Carbon Fibre Reinforced Plastic (CFRP)

CFRP (also referred to as Graphite) is a composite material, which was primarily developed to retain (or improve upon) the high strength-to-weight ratio characteristics exhibited by GFRP, but with very much greater stiffness values.

Carbon fibres are very stiff and when formed into a composite, the Young's Modulus (‘E’) value can be higher than steel. CFRP is not only six times stiffer than GFRP, but is also over 50% stronger. It also has twice the strength of high-strength aluminium alloy and three times the stiffness.

Carbon fibres are typically less than 0.01 mm (0.0004 in) in diameter and are produced by subjecting a fine thread of a suitable nylon-type plastic to a very high temperature (to decompose the polymer), and driving off all of the elements with the exception of carbon. The carbon thread is then stretched at white heat (2000ºC-3000ºC), to develop strength. Unfortunately, the process is complex and very costly.

Nevertheless, where the high cost can be justified, CFRP can offer considerable weight savings over conventional materials. CFRP components are generally made from ‘Pre-preg’ sheet (fibres impregnated with resin and a hardener, which only require heat and pressure to cure). Some specialist items are made by a laborious process called Filament Winding, in which a carbon fibre string is wound over a former in the shape of the workpiece whilst bonded with resin.

Because of CFRP's high stiffness modulus, it is also used extensively to stiffen GFRP or aluminium alloy structures.

A material known as Carbon-Carbon (where the resin is also graphitised) is used for the rotors and stators on brake units. It offers a significant weight saving, as well as high efficiency due to the fact that it dissipates the heat generated very quickly.
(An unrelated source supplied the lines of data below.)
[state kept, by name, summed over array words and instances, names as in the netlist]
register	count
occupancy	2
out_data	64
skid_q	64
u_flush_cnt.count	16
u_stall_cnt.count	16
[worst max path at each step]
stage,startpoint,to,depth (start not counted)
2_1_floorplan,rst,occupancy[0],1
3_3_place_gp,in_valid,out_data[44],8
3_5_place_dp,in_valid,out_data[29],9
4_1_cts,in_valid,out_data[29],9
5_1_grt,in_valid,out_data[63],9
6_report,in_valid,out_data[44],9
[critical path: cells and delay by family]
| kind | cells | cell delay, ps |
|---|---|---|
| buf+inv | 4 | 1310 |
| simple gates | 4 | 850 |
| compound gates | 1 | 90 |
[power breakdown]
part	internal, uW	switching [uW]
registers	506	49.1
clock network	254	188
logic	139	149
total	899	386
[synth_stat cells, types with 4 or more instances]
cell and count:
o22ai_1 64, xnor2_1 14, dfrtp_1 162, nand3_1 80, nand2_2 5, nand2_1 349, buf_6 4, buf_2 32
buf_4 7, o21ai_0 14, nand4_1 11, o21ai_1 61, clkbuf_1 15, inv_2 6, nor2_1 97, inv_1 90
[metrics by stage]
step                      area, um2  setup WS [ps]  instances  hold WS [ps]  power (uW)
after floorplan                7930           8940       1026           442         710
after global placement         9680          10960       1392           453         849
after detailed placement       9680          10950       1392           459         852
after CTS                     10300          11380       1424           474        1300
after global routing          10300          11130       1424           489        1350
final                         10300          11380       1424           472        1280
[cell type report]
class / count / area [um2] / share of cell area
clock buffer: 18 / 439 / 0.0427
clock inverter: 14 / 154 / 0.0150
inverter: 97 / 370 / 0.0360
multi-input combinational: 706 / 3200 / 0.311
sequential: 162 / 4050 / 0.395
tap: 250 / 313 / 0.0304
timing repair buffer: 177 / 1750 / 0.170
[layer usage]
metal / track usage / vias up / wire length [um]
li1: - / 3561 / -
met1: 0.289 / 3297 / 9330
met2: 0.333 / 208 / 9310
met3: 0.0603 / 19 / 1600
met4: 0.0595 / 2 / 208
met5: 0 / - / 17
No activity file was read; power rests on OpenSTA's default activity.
Replacing 40% of an aluminium alloy structure by CFRP would result in a 40% saving in total structural weight. And CFRP is used on such items as the wings, horizontal (and vertical) stabilisers, forward fuselages and spoilers of many aircraft.

The use of composites in the manufacture of helicopter rotor blades has led to significant increases in their life. In some cases, they may have an unlimited life span (subject to damage). The modern blade is highly complex and may be comprised of CFRP, GFRP, stainless steel, a honeycomb core and a foam filling.